Héctor de la Cruz (born October 12, 1965) is a Dominican professional baseball manager. He played professional baseball for the Yomiuri Giants of Nippon Professional Baseball in 1991. A native of Sabana Perdida, Santo Domingo, he is nicknamed "La Manta" by close friends and family.

==Career==
De la Cruz spent seven years in Minor league baseball as a third baseman/outfielder for the Toronto Blue Jays organization before becoming a coach in the Arizona Diamondbacks system. He also played professional baseball in Korea, Taiwan and Japan.

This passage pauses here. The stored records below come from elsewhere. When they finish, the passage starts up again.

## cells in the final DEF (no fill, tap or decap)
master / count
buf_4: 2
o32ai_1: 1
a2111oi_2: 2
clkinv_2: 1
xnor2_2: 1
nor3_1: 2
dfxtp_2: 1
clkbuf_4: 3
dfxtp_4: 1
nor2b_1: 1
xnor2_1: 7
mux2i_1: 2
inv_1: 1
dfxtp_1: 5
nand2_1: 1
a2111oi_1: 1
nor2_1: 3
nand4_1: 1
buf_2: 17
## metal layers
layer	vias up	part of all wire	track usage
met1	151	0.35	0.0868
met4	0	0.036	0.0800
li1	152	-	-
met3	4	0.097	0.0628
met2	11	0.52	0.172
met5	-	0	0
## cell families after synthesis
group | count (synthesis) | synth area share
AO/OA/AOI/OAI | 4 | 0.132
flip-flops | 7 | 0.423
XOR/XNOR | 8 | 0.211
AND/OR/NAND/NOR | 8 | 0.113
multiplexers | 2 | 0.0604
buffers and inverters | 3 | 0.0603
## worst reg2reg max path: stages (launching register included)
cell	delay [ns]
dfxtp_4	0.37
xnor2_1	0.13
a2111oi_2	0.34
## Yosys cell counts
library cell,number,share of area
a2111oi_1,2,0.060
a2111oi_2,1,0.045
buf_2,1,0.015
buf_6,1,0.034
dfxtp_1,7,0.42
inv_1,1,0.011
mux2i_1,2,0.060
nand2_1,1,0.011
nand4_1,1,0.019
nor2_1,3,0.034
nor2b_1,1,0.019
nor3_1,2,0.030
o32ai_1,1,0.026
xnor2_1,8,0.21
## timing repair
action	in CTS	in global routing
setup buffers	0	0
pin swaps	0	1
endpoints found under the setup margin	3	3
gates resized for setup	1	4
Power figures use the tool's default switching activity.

From 2001 through 2004, De la Cruz coached for the Missoula Osprey (2001–2002) of the Pioneer League and Class-A South Bend Silver Hawks (2003–2004). In 2005, he started his managerial career with Missoula, where he won the PL pennant in 2006. The next year he led the Single-A Visalia Oaks to a 77–63 record, as well as a playoff appearance in the California League.

From 2008 to 2009, he managed Class AA Mobile Bay Bears of the Southern League, before joining the Missoula Osprey of the Pioneer League for the next two years. He posted a 28–47 record in 2010, but improved to 41–35 in 2011, leading the Osprey to the best record among North Division teams, and their first PBL North Division First-Half championship since 1999. At the end of the season, he was named Pioneer League Manager of the Year.

He spent 2012 with the AZL Diamondbacks.

==Caribbean baseball==
In an unusual situation during the 2007–2008 Dominican League regular season, the Tigres del Licey, managed by De La Cruz, finished second and would not qualify for the Caribbean Series, but had to replace Puerto Rico when the Puerto Rican circuit canceled its regular season for financial reasons. Then, De La Cruz led Licey to the 2008 CS title after defeating their Dominican rival Águilas Cibaeñas, Venezuela's Tigres de Aragua and Mexico's Yaquis de Obregón.